The Glove in the Attic
Arthur climbed the attic stairs, his knees protesting with each step. Dust motes danced in the afternoon light filtering through the small window. At seventy-three, he moved slower now, but some treasures were worth the journey.
There it was—the old baseball glove, leather cracked and worn, sitting atop a wooden trunk. Arthur picked it up, the smell of dried leather and summers past flooding his senses. He could almost feel his father's hand guiding his fingers into the pocket, teaching him how to catch a ball properly.
"C'mon, Artie," his father would say, squinting against the sun at the neighborhood park. "Keep your eye on the ball. Life's the same way—you gotta watch what's coming."
Buster, his golden retriever, nudged his knee, tail thumping against the cardboard boxes. Arthur smiled and scratched behind the dog's ears, just as he had scratched behind his childhood dog's ears—old Shep, who'd faithfully retrieve every ball Arthur threw, no matter how badly he missed the catch.
He caught his reflection in the attic's dusty mirror. The hair that his mother had once lovingly combed, thick and dark as a raven's wing, had thinned to silver wisps. His granddaughter called it "starlight hair." Children had such gentle ways of speaking the truth.

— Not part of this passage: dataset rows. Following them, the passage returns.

This is an optimization exercise on Yosys and OpenROAD, whose aim is small area, a short achievable clock period and few clock cycles per item, not a production implementation. In this exercise RTL edits were held to simulation tests only and were not proved equivalent to the original.

[design/flow/run.sh]
#!/bin/bash
# synth_recipe.tcl (not shown) runs the flow's synth.tcl, then flattens the netlist and writes it again
# the make line also repeats each setting of config.mk as NAME=value (left out here)
make -C /OpenROAD-flow-scripts/flow DESIGN_CONFIG=/design/flow/config.mk WORK_HOME=/design/flow/orfs CLKGATE_MAP_FILE= SYNTH_SCRIPT=/design/flow/synth_recipe.tcl finish
[design/flow/config.mk]
export PLATFORM = sky130hd
export DESIGN_NAME = rational_arithmetic_unit
export DESIGN_NICKNAME = rational_arithmetic_unit
export VERILOG_FILES = /design/flow/design.v
export SDC_FILE = /design/flow/constraint.sdc
export NUM_CORES = 4
export LEC_CHECK = 0
export CAP_MARGIN = 20
export CORE_MARGIN = 2
export CORE_UTILIZATION = 40
export SLEW_MARGIN = 20
[design/flow/constraint.sdc]
create_clock -name core_clock -period 13.0 [get_ports {clk}]
set_input_delay 2.6000 -clock core_clock [delete_from_list [all_inputs] [get_ports {clk}]]
set_output_delay 2.6000 -clock core_clock [all_outputs]
set_load 0.01 [all_outputs]
[design/flow/design.v]
`default_nettype none
package rau_pkg;
	localparam int DW = 64;
	localparam logic [2:0] OP_ADD = 3'd0;
	localparam logic [2:0] OP_SUB = 3'd1;
	localparam logic [2:0] OP_MUL = 3'd2;
	localparam logic [2:0] OP_DIV = 3'd3;
	localparam logic [2:0] OP_NEG = 3'd4;
	localparam logic [2:0] OP_ABS = 3'd5;
	localparam logic [1:0] ST_OK       = 2'd0;
	localparam logic [1:0] ST_DIVZERO  = 2'd1;
	localparam logic [1:0] ST_OVERFLOW = 2'd2;
	typedef struct packed {
		logic load;
		logic mul_x;
		logic mul_y;
		logic mul_d;
		logic comb;
		logic gcd_init;
		logic gcd_step;
		logic div_init;
		logic div_step;
		logic emit;
	} cmd_t;
	typedef struct packed {
		logic early;
		logic mag_zero;
		logic gcd_done;
		logic div_done;
		logic out_free;
	} sts_t;
endpackage
`default_nettype wire
`default_nettype none
module rau_ctrl (
	input  wire          clk,
	input  wire          arst_n,
	input  wire          s_valid,
	output logic         s_ready,
	input  wire  [125:0] s_data,
	input  wire  [2:0]   s_op,
	input  wire          take,
	output logic         full,
	output logic [62:0]  n_mag,
	output logic [61:0]  d_val,
	output logic         n_neg,
	output logic         n_zero,
	output logic         early,
	output logic [1:0]   early_st
);
	localparam logic [1:0] F_IDLE = 2'd0, F_RUN = 2'd1, F_FIX = 2'd2, F_FULL = 2'd3;
	logic [125:0] cap_q;
	logic [2:0]   op_q;
	logic         cap_v;
	always_ff @(posedge clk) begin
		cap_q <= s_data;
		op_q  <= s_op;
	end
	wire [31:0] an = cap_q[31:0];
	wire [30:0] ad = cap_q[62:32];
	wire [31:0] bn = cap_q[94:63];
	wire [30:0] bd = cap_q[125:95];
	logic       sp;
	logic [1:0] sp_st;
	always_comb begin
		sp = 1'b0;
		sp_st = 2'd0;
		if (op_q > 3'd5) begin
			sp = 1'b1;
		end else if (ad == '0) begin
			sp = 1'b1;
			sp_st = 2'd1;
		end else if (!op_q[2] && bd == '0) begin
			sp = 1'b1;
			sp_st = 2'd1;
		end else if (op_q == 3'd3 && bn == '0) begin
			sp = 1'b1;
			sp_st = 2'd1;
		end
	end
	wire op01 = (op_q[2:1] == 2'b00);
	wire op45 = op_q[2];
	logic [31:0] qa, qc;
	logic        fa, fb, fc;
	always_comb begin
		qa = {1'b0, bd};
		qc = {1'b0, bd};
		if (op45) begin
			qa = 32'd1;
			qc = 32'd1;
		end else if (op_q[1:0] == 2'd2) begin
			qa = bn;
		end else if (op_q[1:0] == 2'd3) begin
			qc = bn;
		end
		fa = 1'b0;
		if (!op01) fa = an[31] ^ ((op_q == 3'd2) && bn[31]);
		fb = (op_q[1:0] == 2'd1);
		fc = (op_q == 3'd3) && bn[31];
	end
	logic [1:0] st_q, st_d;
	logic [3:0] cnt_q, cnt_d;
	logic       tr_d;
	logic       sp_q;
	logic [1:0] spst_q;
	logic       sgn_q, op01_q;
	logic [63:0] n_q;
	logic [61:0] d_q;
	wire fixneg = (st_q == F_FIX) && op01_q && n_q[63];
	wire start = cap_v && ((st_q == F_IDLE) || (st_q == F_FULL && take));
	always_comb begin
		st_d = st_q;
		cnt_d = cnt_q;
		case (st_q)
			F_IDLE: ;
			F_RUN: begin
				cnt_d = cnt_q - 4'd1;
				if (cnt_q == 4'd0) st_d = F_FIX;
			end
			F_FIX: st_d = F_FULL;
			default: if (take) st_d = F_IDLE;
		endcase
		if (start) begin
			st_d = F_RUN;
			cnt_d = (op45 || sp) ? 4'd0 : 4'd15;
		end
		tr_d = (st_d == F_RUN) && (cnt_d == 4'd0);
	end
	always_ff @(posedge clk or negedge arst_n) begin
		if (!arst_n) begin
			st_q    <= F_IDLE;
			cap_v   <= 1'b0;
			s_ready <= 1'b0;
		end else begin
			st_q    <= st_d;
			cap_v   <= s_valid && !s_ready;
			s_ready <= tr_d;
		end
	end
	function automatic logic [2:0] bsel(input logic [31:0] q, input logic [3:0] j, input logic f);
		logic [32:0] qe;
		logic [2:0]  w;
		logic        ng, one, two;
		qe = {q, 1'b0};
		w = qe[2*j +: 3];
		one = w[1] ^ w[0];
		two = (w == 3'b011) || (w == 3'b100);
		ng = w[2] && !(w[1] && w[0]);
		bsel = {ng ^ f, two, one};
	endfunction
	logic [2:0] da_q, db_q, dc_q;
	wire load_dig = (st_d == F_RUN);
	always_ff @(posedge clk) begin
		cnt_q <= cnt_d;
		if (load_dig) begin
			da_q <= bsel(qa, cnt_d, fa);
			db_q <= op01 ? bsel({1'b0, ad}, cnt_d, fb) : 3'b000;
			dc_q <= bsel(qc, cnt_d, fc);
		end else begin
			da_q <= 3'b000;
			db_q <= 3'b000;
			dc_q <= 3'b000;
		end
		if (start) begin
			sp_q   <= sp;
			spst_q <= sp_st;
			op01_q <= op01;
			sgn_q  <= (op_q[2:1] == 2'b01) ? (an[31] ^ bn[31]) :
			          (op_q == 3'd4) ? !an[31] : 1'b0;
		end else if (fixneg) begin
			sgn_q <= 1'b1;
		end
	end
	function automatic logic [33:0] bpp(input logic [31:0] mc, input logic [2:0] d);
		logic [33:0] m;
		m = d[0] ? {{2{mc[31]}}, mc} : d[1] ? {mc[31], mc, 1'b0} : 34'd0;
		bpp = d[2] ? ~m : m;
	endfunction
	wire [33:0] ppa = bpp(an, da_q);
	wire [33:0] ppb = bpp(bn, db_q);
	wire [33:0] ppc = bpp({1'b0, ad}, dc_q);
	wire [63:0] nbase = (st_q == F_FIX) ? ~n_q : (start ? 64'd0 : {n_q[61:0], 2'b00});
	wire [61:0] dbase = start ? 62'd0 : {d_q[59:0], 2'b00};
	wire [63:0] n_sum = nbase + {{30{ppa[33]}}, ppa} + {{30{ppb[33]}}, ppb}
	                    + {63'd0, da_q[2] | fixneg} + {63'd0, db_q[2]};
	wire [61:0] d_sum = dbase + {{28{ppc[33]}}, ppc} + {61'd0, dc_q[2]};
	always_ff @(posedge clk) begin
		if (start || st_q == F_RUN) begin
			n_q <= n_sum;
			d_q <= d_sum;
		end else if (fixneg) begin
			n_q <= n_sum;
		end
	end
	assign full     = (st_q == F_FULL);
	assign n_mag    = n_q[62:0];
	assign d_val    = d_q;
	assign n_neg    = sgn_q;
	assign n_zero   = (n_q == '0);
	assign early    = sp_q;
	assign early_st = spst_q;
endmodule
`default_nettype wire
`default_nettype none
module rau_datapath (
	input  wire         clk,
	input  wire         arst_n,
	input  wire         full,
	output logic        take,
	input  wire  [62:0] n_mag,
	input  wire  [61:0] d_val,
	input  wire         n_neg,
	input  wire         n_zero,
	input  wire         early,
	input  wire  [1:0]  early_st,
	output logic        out_valid,
	input  wire         out_ready,
	output logic [31:0] out_r_num,
	output logic [30:0] out_r_den,
	output logic [1:0]  out_status
);
	logic [62:0] u_q, v_q;
	logic [31:0] m11, m21, m12, m22;
	logic        run_q, done_q;
	logic [1:0]  sts_q;
	assign take = full && (!done_q || out_ready) && !run_q;
	wire        u0 = u_q[0];
	wire        v0 = v_q[0];
	wire [63:0] d1 = {1'b0, u_q} - {1'b0, v_q};
	wire [62:0] d2 = v_q - u_q;
	wire        ge = !d1[63];
	wire        eq = (u_q == v_q);
	wire [62:0] shin = !u0 ? u_q : (ge ? d1[62:0] : d2);
	wire [3:1]  lo   = !u0 ? u_q[3:1] : d1[3:1];
	logic [1:0] sh;
	always_comb begin
		if (lo[1])      sh = 2'd0;
		else if (lo[2]) sh = 2'd1;
		else if (lo[3]) sh = 2'd2;
		else            sh = 2'd3;
	end
	wire [62:0] sh1 = {1'b0, shin[62:1]};
	wire [62:0] u_sh = sh1 >> sh;
	wire [31:0] t1 = (!u0 || ge) ? m11 : m12;
	wire [31:0] t2 = (!u0 || ge) ? m21 : m22;
	function automatic logic shl_ovf(input logic [31:0] t, input logic [1:0] k);
		case (k)
			2'd0: shl_ovf = (t[31:30] != {2{t[31]}});
			2'd1: shl_ovf = (t[31:29] != {3{t[31]}});
			2'd2: shl_ovf = (t[31:28] != {4{t[31]}});
			default: shl_ovf = (t[31:27] != {5{t[31]}});
		endcase
	endfunction
	wire [31:0] c1n = (t1 << 1) << sh;
	wire [31:0] c2n = (t2 << 1) << sh;
	wire [32:0] s1 = {m11[31], m11} + {m12[31], m12};
	wire [32:0] s2 = {m21[31], m21} + {m22[31], m22};
	wire ovf_c1 = shl_ovf(t1, sh) || shl_ovf(t2, sh);
	wire ovf_c2 = (s1[32] != s1[31]) || (s2[32] != s2[31]);
	always_ff @(posedge clk or negedge arst_n) begin
		if (!arst_n) begin
			run_q  <= 1'b0;
			done_q <= 1'b0;
		end else begin
			if (take) begin
				run_q  <= !early && !n_zero;
				done_q <= early || n_zero;
			end else if (run_q) begin
				if (u0 && v0 && (eq || ovf_c2 || ovf_c1)) begin
					run_q  <= 1'b0;
					done_q <= 1'b1;
				end else if (!u0 && v0 && ovf_c1) begin
					run_q  <= 1'b0;
					done_q <= 1'b1;
				end
			end else if (out_ready) begin
				done_q <= 1'b0;
			end
		end
	end
	always_ff @(posedge clk) begin
		if (take) begin
			u_q   <= n_mag;
			v_q   <= {1'b0, d_val};
			m11   <= n_neg ? 32'hffff_ffff : 32'd1;
			m21   <= 32'd0;
			m12   <= 32'd0;
			m22   <= 32'd1;
			sts_q <= early ? early_st : 2'd0;
		end else if (run_q) begin
			if (!u0 && !v0) begin
				u_q <= {1'b0, u_q[62:1]};
				v_q <= {1'b0, v_q[62:1]};
			end else if (u0 && !v0) begin
				u_q <= v_q;
				v_q <= u_q;
				m11 <= m12;
				m21 <= m22;
				m12 <= m11;
				m22 <= m21;
			end else if (!u0) begin
				u_q <= u_sh;
				m11 <= c1n;
				m21 <= c2n;
				if (ovf_c1) begin
					m12   <= 32'd0;
					m22   <= 32'd1;
					sts_q <= 2'd2;
				end
			end else begin
				u_q <= u_sh;
				if (!ge) v_q <= u_q;
				m11 <= c1n;
				m21 <= c2n;
				if (ovf_c2 || (ovf_c1 && !eq)) begin
					m12   <= 32'd0;
					m22   <= 32'd1;
					sts_q <= 2'd2;
				end else begin
					m12 <= s1[31:0];
					m22 <= s2[31:0];
				end
			end
		end
	end
	assign out_valid  = done_q;
	assign out_r_num  = m12;
	assign out_r_den  = m22[30:0];
	assign out_status = sts_q;
endmodule
`default_nettype wire
`default_nettype none
module rational_arithmetic_unit
#(
	parameter int WIDTH = 32
) (
	input  wire          clk,
	input  wire          arst_n,
	input  wire          s_axis_tvalid,
	output logic         s_axis_tready,
	input  wire  [127:0] s_axis_tdata,   
	input  wire  [2:0]   s_axis_tuser,   
	output logic         m_axis_tvalid,
	input  wire          m_axis_tready,
	output logic [63:0]  m_axis_tdata,   
	output logic [1:0]   m_axis_tuser    
);
	logic        full, take, n_neg, n_zero, early;
	logic [1:0]  early_st;
	logic [62:0] n_mag;
	logic [61:0] d_val;
	logic [31:0] r_num;
	logic [30:0] r_den;
	rau_ctrl u_ctrl (
		.clk      (clk),
		.arst_n   (arst_n),
		.s_valid  (s_axis_tvalid),
		.s_ready  (s_axis_tready),
		.s_data   (s_axis_tdata[125:0]),
		.s_op     (s_axis_tuser),
		.take     (take),
		.full     (full),
		.n_mag    (n_mag),
		.d_val    (d_val),
		.n_neg    (n_neg),
		.n_zero   (n_zero),
		.early    (early),
		.early_st (early_st)
	);
	rau_datapath u_dp (
		.clk        (clk),
		.arst_n     (arst_n),
		.full       (full),
		.take       (take),
		.n_mag      (n_mag),
		.d_val      (d_val),
		.n_neg      (n_neg),
		.n_zero     (n_zero),
		.early      (early),
		.early_st   (early_st),
		.out_valid  (m_axis_tvalid),
		.out_ready  (m_axis_tready),
		.out_r_num  (r_num),
		.out_r_den  (r_den),
		.out_status (m_axis_tuser)
	);
	assign m_axis_tdata = {1'b0, r_den, r_num};
endmodule
`default_nettype wire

The glove had belonged to his father, who had worked three jobs to feed the family during the war. Baseball games on Sunday afternoons were their stolen moments together—no work, no worry, just the rhythm of the ball, the crack of the bat, the whisper of wind through the trees.
Arthur's son had never taken to baseball. Prefered books and chess. But now, hearing the laughter from the backyard, Arthur knew something had carried forward anyway.
He peeked through the attic window. His grandson was teaching his great-granddaughter how to throw a ball. Buster bounded down the stairs to join them, and Arthur smiled. The glove was just leather, after all. What mattered was the catching—of balls, of moments, of love.
He started down the stairs, slowly, carefully, carrying more than a worn piece of leather in his hands.